By Rochelle Odell, Columnist
I’m in a Complex Regional Pain Syndrome (CRPS/RSD) support group and one of our members recently asked if any members were turning to alcohol because their pain medication had been reduced or stopped.
It piqued my interest, so I began researching the topic. There aren’t many current studies or reports, but it’s a valid question since alcohol is much easier to obtain than pain medication.
Alcohol was among the earliest substances used to relieve physical pain and, of course, many people use it to cope with emotional pain.
According to the National Institute on Alcohol Abuse and Alcoholism, as many as 28% of people with chronic pain turn to alcohol to alleviate their suffering.
Another study from 2009 found that about 25% of patients self-medicated with alcohol for tooth pain, jaw pain or arthritis pain.
There is no documented increase in alcohol use by chronic pain patients at this time, although I would hope there are studies in process that further clarify the question and problems arising from it -- especially with opioid pain medication being reined in and so many patients left with nothing to relieve their pain.
There are many reasons why a person may self-medicate with alcohol.
“People have been using alcohol to help cope with chronic pain for many years. Many people also may use alcohol as a way to manage stress, and chronic pain often can be a significant stressor,” Jonas Bromberg, PsyD, wrote in PainAction.
“One theory about why alcohol may be used to manage chronic pain is because it affects the central nervous system in a way that may result in a mild amount of pain reduction. However, medical experts are quick to point out that alcohol has no direct pain-relieving value, even if the short-term affects provide some amount of temporary relief. In fact, using alcohol as a way to relieve pain can cause significant problems, especially in cases of excessive use, or when it is used with pain medication.”
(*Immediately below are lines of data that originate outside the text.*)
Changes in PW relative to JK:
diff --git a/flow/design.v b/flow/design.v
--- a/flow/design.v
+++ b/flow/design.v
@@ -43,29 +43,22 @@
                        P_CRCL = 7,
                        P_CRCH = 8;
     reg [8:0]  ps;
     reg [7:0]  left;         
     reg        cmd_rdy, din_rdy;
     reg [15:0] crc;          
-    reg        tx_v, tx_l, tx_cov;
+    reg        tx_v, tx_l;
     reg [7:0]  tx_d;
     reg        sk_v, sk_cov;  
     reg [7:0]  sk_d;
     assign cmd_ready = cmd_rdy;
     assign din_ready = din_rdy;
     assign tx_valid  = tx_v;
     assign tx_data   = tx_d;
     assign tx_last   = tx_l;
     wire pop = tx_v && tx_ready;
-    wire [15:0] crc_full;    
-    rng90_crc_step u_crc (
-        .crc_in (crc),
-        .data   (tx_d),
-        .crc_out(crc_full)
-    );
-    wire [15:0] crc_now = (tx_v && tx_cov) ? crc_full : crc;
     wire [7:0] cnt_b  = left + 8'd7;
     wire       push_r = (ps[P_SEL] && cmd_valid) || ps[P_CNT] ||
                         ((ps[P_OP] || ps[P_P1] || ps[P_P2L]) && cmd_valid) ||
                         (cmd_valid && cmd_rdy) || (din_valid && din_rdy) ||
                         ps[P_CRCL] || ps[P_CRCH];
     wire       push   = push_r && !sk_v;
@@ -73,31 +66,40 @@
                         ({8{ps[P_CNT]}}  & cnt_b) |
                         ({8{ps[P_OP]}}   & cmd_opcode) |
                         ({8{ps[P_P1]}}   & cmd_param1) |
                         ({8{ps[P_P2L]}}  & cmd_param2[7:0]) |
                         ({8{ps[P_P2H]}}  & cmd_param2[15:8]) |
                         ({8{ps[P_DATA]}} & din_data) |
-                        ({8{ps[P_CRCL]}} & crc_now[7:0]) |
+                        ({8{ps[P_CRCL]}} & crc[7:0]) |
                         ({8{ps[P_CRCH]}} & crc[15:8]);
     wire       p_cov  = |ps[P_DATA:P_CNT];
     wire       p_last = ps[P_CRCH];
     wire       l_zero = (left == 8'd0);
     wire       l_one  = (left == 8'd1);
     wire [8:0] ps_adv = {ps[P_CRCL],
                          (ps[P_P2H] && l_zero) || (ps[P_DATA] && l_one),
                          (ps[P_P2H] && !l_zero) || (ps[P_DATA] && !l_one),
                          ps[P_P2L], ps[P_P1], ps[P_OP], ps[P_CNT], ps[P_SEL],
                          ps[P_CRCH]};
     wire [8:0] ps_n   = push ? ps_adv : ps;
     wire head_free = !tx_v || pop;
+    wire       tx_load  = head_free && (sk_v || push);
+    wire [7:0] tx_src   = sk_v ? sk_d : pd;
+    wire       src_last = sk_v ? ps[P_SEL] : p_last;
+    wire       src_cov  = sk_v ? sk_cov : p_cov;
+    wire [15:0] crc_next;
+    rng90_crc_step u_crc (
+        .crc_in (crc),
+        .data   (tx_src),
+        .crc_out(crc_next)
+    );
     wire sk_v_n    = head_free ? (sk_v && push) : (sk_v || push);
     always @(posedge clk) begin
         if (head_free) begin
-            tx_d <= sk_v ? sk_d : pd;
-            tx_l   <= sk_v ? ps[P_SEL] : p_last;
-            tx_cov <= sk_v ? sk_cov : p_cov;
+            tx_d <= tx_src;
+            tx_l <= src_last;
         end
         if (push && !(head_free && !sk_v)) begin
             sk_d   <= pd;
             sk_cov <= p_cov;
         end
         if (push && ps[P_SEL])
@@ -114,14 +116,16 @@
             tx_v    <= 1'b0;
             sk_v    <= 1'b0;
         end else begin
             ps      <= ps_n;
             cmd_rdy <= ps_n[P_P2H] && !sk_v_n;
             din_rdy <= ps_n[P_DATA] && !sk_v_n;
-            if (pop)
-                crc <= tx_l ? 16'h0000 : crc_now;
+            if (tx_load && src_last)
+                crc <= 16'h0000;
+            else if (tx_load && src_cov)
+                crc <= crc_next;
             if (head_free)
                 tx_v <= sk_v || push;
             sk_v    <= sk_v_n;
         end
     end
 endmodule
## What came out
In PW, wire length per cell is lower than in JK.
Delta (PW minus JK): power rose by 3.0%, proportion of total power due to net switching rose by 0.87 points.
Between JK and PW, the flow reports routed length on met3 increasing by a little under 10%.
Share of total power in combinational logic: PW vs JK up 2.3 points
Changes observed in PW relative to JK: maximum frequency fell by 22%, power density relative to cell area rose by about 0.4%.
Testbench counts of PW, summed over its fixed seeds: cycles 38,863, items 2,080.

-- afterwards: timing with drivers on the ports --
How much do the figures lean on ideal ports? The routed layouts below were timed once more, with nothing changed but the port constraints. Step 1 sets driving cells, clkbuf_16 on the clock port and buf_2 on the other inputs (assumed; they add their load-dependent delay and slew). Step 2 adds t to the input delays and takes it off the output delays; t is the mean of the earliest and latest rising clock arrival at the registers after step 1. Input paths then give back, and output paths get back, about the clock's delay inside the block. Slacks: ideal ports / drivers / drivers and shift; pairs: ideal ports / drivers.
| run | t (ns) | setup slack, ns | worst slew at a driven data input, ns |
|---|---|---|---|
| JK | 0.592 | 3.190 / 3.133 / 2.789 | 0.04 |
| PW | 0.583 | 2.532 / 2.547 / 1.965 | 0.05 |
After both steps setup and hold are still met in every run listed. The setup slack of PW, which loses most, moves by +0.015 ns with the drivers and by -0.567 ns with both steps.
Source: an optimization exercise on an open RTL-to-GDS flow (aim: small area). Production flows keep margins and buffers that such runs may drop. Only simulation tests tie the RTL to the original design; equivalence was not proved. Power and IR drop assume default switching activity.

**flow/design.v**
```verilog
module fstc (
    input  wire        clk,
    input  wire        rst,
    input  wire        start,
    input  wire        tick,
    input  wire        rsp_valid,
    input  wire [1:0]  rsp_kind,
    input  wire [7:0]  rsp_b0,
    input  wire [7:0]  rsp_b1,
    output reg         rd_req,
    output wire [1:0]  rd_len,
    output wire        busy,
    output wire        valid,
    output wire        failed,
    output wire [2:0]  err,
    output wire [15:0] sr0,
    output wire [15:0] sr1,
    output wire [15:0] sr2,
    output wire [15:0] sr3,
    output wire [15:0] sr4,
    output wire [15:0] sr5,
    output wire [15:0] sr6,
    output wire [15:0] sr7,
    output wire [15:0] sr8,
    output wire [15:0] sr9,
    output wire [15:0] sr10,
    output wire [15:0] sr11,
    output wire [15:0] sr12,
    output wire [15:0] sr13,
    output wire [15:0] sr14,
    output wire [15:0] sr15
);
    localparam [15:0] T_LIMIT     = 16'd5000;
    localparam [15:0] ELAPSED_MAX = 16'hFFFF;
    localparam [15:0] PAYLOAD_LEN = 16'd28;
    localparam [4:0]  CK_OFF      = 5'd26;
    localparam [2:0] PH_IDLE    = 3'd0;
    localparam [2:0] PH_SEARCH  = 3'd1;
    localparam [2:0] PH_LENGTH  = 3'd2;
    localparam [2:0] PH_PAYLOAD = 3'd3;
    localparam [2:0] PH_DONE    = 3'd4;
    localparam [2:0] PH_FAIL    = 3'd5;
    localparam [2:0] ERR_NONE     = 3'd0;
    localparam [2:0] ERR_RECEIVE  = 3'd1;
    localparam [2:0] ERR_TIMEOUT  = 3'd2;
    localparam [2:0] ERR_UNEXPECT = 3'd3;
    localparam [2:0] ERR_CHECKSUM = 3'd4;
    localparam [1:0] K_N0  = 2'd0;
    localparam [1:0] K_N1  = 2'd1;
    localparam [1:0] K_N2  = 2'd2;
    localparam [1:0] K_ERR = 2'd3;
    reg [2:0]   phase_q;
    reg [4:0]   idx_q;
    reg         req_q;
    reg [15:0]  elapsed_q;
    reg [15:0]  cks_q;
    reg [15:0]  cks_exp_q;
    reg [2:0]   err_q;
    reg [223:0] buf_q;           
    reg [2:0]  phase_n;
    reg [4:0]  idx_n;
    reg        req_n;
    reg [15:0] elapsed_n;
    reg [15:0] cks_n;
    reg [15:0] cks_exp_n;
    reg [2:0]  err_n;
    reg        buf_wr;           
    reg        buf_clr;          
    reg [7:0]  p0, p1;           
    reg        busy_q_w;
    reg        busy_n_w;
    always @* begin
        phase_n   = phase_q;
        idx_n     = idx_q;
        req_n     = req_q;
        elapsed_n = elapsed_q;
        cks_n     = cks_q;
        cks_exp_n = cks_exp_q;
        err_n     = err_q;
        buf_wr    = 1'b0;
        buf_clr   = 1'b0;
        rd_req    = 1'b0;
        p0 = rsp_b0;
        p1 = (rsp_kind == K_N2) ? rsp_b1 : 8'h00;
        busy_q_w = (phase_q == PH_SEARCH) || (phase_q == PH_LENGTH) ||
                   (phase_q == PH_PAYLOAD);
        if (tick && busy_q_w && elapsed_q != ELAPSED_MAX)
            elapsed_n = elapsed_q + 16'd1;
        if (rsp_valid && req_q) begin
            req_n = 1'b0;
            if (rsp_kind == K_ERR) begin
                phase_n = PH_FAIL;
                err_n   = ERR_RECEIVE;
            end else if (rsp_kind != K_N0) begin
                case (phase_q)
                    PH_SEARCH: begin
                        if (p0 == 8'h42 && p1 == 8'h4D) begin
                            cks_n   = cks_q + 16'h0042 + 16'h004D;
                            phase_n = PH_LENGTH;
                        end
                    end
                    PH_LENGTH: begin
                        cks_n = cks_q + {8'h00, p0} + {8'h00, p1};
                        if ({p0, p1} == PAYLOAD_LEN) begin
                            phase_n = PH_PAYLOAD;
                        end else begin
                            phase_n = PH_FAIL;
                            err_n   = ERR_UNEXPECT;
                        end
                    end
                    PH_PAYLOAD: begin
                        buf_wr = 1'b1;
                        if (idx_q < CK_OFF)
                            cks_n = cks_q + {8'h00, p0} + {8'h00, p1};
                        idx_n = idx_q + 5'd2;
                        if (idx_q == CK_OFF) begin
                            cks_exp_n = {p0, p1};
                            if ({p0, p1} == cks_q) begin
                                phase_n = PH_DONE;
                            end else begin
                                phase_n = PH_FAIL;
                                err_n   = ERR_CHECKSUM;
                            end
                        end
                    end
                    default: ;
                endcase
            end
        end
        busy_n_w = (phase_n == PH_SEARCH) || (phase_n == PH_LENGTH) ||
                   (phase_n == PH_PAYLOAD);
        if (start && !busy_n_w) begin
            phase_n   = PH_SEARCH;
            idx_n     = 5'd0;
            req_n     = 1'b0;
            elapsed_n = 16'd0;
            cks_n     = 16'd0;
            cks_exp_n = 16'd0;
            err_n     = ERR_NONE;
            buf_wr    = 1'b0;
            buf_clr   = 1'b1;
        end
        busy_n_w = (phase_n == PH_SEARCH) || (phase_n == PH_LENGTH) ||
                   (phase_n == PH_PAYLOAD);
        if (busy_n_w && !req_n) begin
            if (elapsed_n > T_LIMIT) begin
                phase_n = PH_FAIL;
                err_n   = ERR_TIMEOUT;
            end else begin
                req_n  = 1'b1;
                rd_req = 1'b1;
            end
        end
        if (rst)
            rd_req = 1'b0;
    end
    always @(posedge clk) begin
        if (rst) begin
            phase_q   <= PH_IDLE;
            idx_q     <= 5'd0;
            req_q     <= 1'b0;
            elapsed_q <= 16'd0;
            cks_q     <= 16'd0;
            cks_exp_q <= 16'd0;
            err_q     <= ERR_NONE;
        end else begin
            phase_q   <= phase_n;
            idx_q     <= idx_n;
            req_q     <= req_n;
            elapsed_q <= elapsed_n;
            cks_q     <= cks_n;
            cks_exp_q <= cks_exp_n;
            err_q     <= err_n;
        end
    end
    integer i;
    always @(posedge clk) begin
        for (i = 0; i < 28; i = i + 1) begin
            if (rst || buf_clr)
                buf_q[8*i +: 8] <= 8'h00;
            else if (buf_wr && idx_q == i[4:0])
                buf_q[8*i +: 8] <= p0;
            else if (buf_wr && idx_q + 5'd1 == i[4:0])
                buf_q[8*i +: 8] <= p1;
        end
    end
    assign rd_len = 2'd2;
    assign busy   = (phase_q == PH_SEARCH) || (phase_q == PH_LENGTH) ||
                    (phase_q == PH_PAYLOAD);
    assign valid  = (phase_q == PH_DONE);
    assign failed = (phase_q == PH_FAIL);
    assign err    = err_q;
    assign sr0 = {3'b000, idx_q, valid, err_q, req_q, phase_q};
    assign sr1 = cks_q;
    assign sr2 = cks_exp_q;
    assign sr3 = elapsed_q;
    wire [15:0] field [0:11];
    genvar k;
    generate
        for (k = 0; k < 12; k = k + 1) begin : g_field
            assign field[k] = valid ? {buf_q[8*(2*k) +: 8], buf_q[8*(2*k+1) +: 8]}
                                    : 16'h0000;
        end
    endgenerate
    assign sr4  = field[0];
    assign sr5  = field[1];
    assign sr6  = field[2];
    assign sr7  = field[3];
    assign sr8  = field[4];
    assign sr9  = field[5];
    assign sr10 = field[6];
    assign sr11 = field[7];
    assign sr12 = field[8];
    assign sr13 = field[9];
    assign sr14 = field[10];
    assign sr15 = field[11];
endmodule
```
Constant, unrelenting pain is definitely a stressor -- that's putting it mildly -- but I’ve never added alcohol to my pain medication regimen. I was always afraid of the possible deadly side effects, coupled with the fact my mother was an alcoholic who mixed her medication with it. That's a path I have chosen not to go down.
Bromberg also tells us that men may be more likely to use alcohol for pain relief than women, and people with higher income also tend to use alcohol more to treat their chronic pain.
Interestingly, the use of alcohol is usually not related to how intense a person’s pain is or how long they’ve had it. It was the regularity of pain symptoms – chronic pain -- that seemed most related to alcohol use, according to Bromberg.
Those who self-medicate with alcohol for physical or emotional pain often use it with a variety of substances, both legal and illegal.
Researchers at Boston University School of Medicine and Boston Medical Center reported last year in the Journal of General Internal Medicine that in a study of nearly 600 patients who screened positive for illicit drugs, nearly 90 percent had chronic pain. Over half of them used marijuana, cocaine or heroin, and about half reported heavy drinking.
“It was common for patients to attribute their substance use to treating symptoms of pain,” the researchers reported. “Among those with any recent heavy alcohol use, over one-third drank to treat their pain, compared to over three-quarters of those who met the criteria for current high-risk alcohol use.”
“Substance use” (not abuse) was defined as use of illegal drugs, misuse of prescription drugs, or high risk alcohol use. I had not heard of this term before, it’s usually called substance abuse. Perhaps these researchers were onto something really important that needs further study, particularly with opioid medication under fire.
“While the association between chronic pain and drug addiction has been observed in prior studies, this study goes one step further to quantify how many of these patient are using these substances specifically to treat chronic pain," they added.
What this information shows is that if one is on pain medication, using alcohol or an illegal substance does not make one unique. It is certainly not safe, but it does occur. We are all struggling to find ways to cope with chronic pain, and if someone is denied one substance they are at high risk of turning to another.
Rochelle Odell lives in California. She’s lived for nearly 25 years with Complex Regional Pain Syndrome (CRPS/RSD).
The information in this column should not be considered as professional medical advice, diagnosis or treatment. It is for informational purposes only and represents the author’s opinions alone. It does not inherently express or reflect the views, opinions and/or positions of Pain News Network.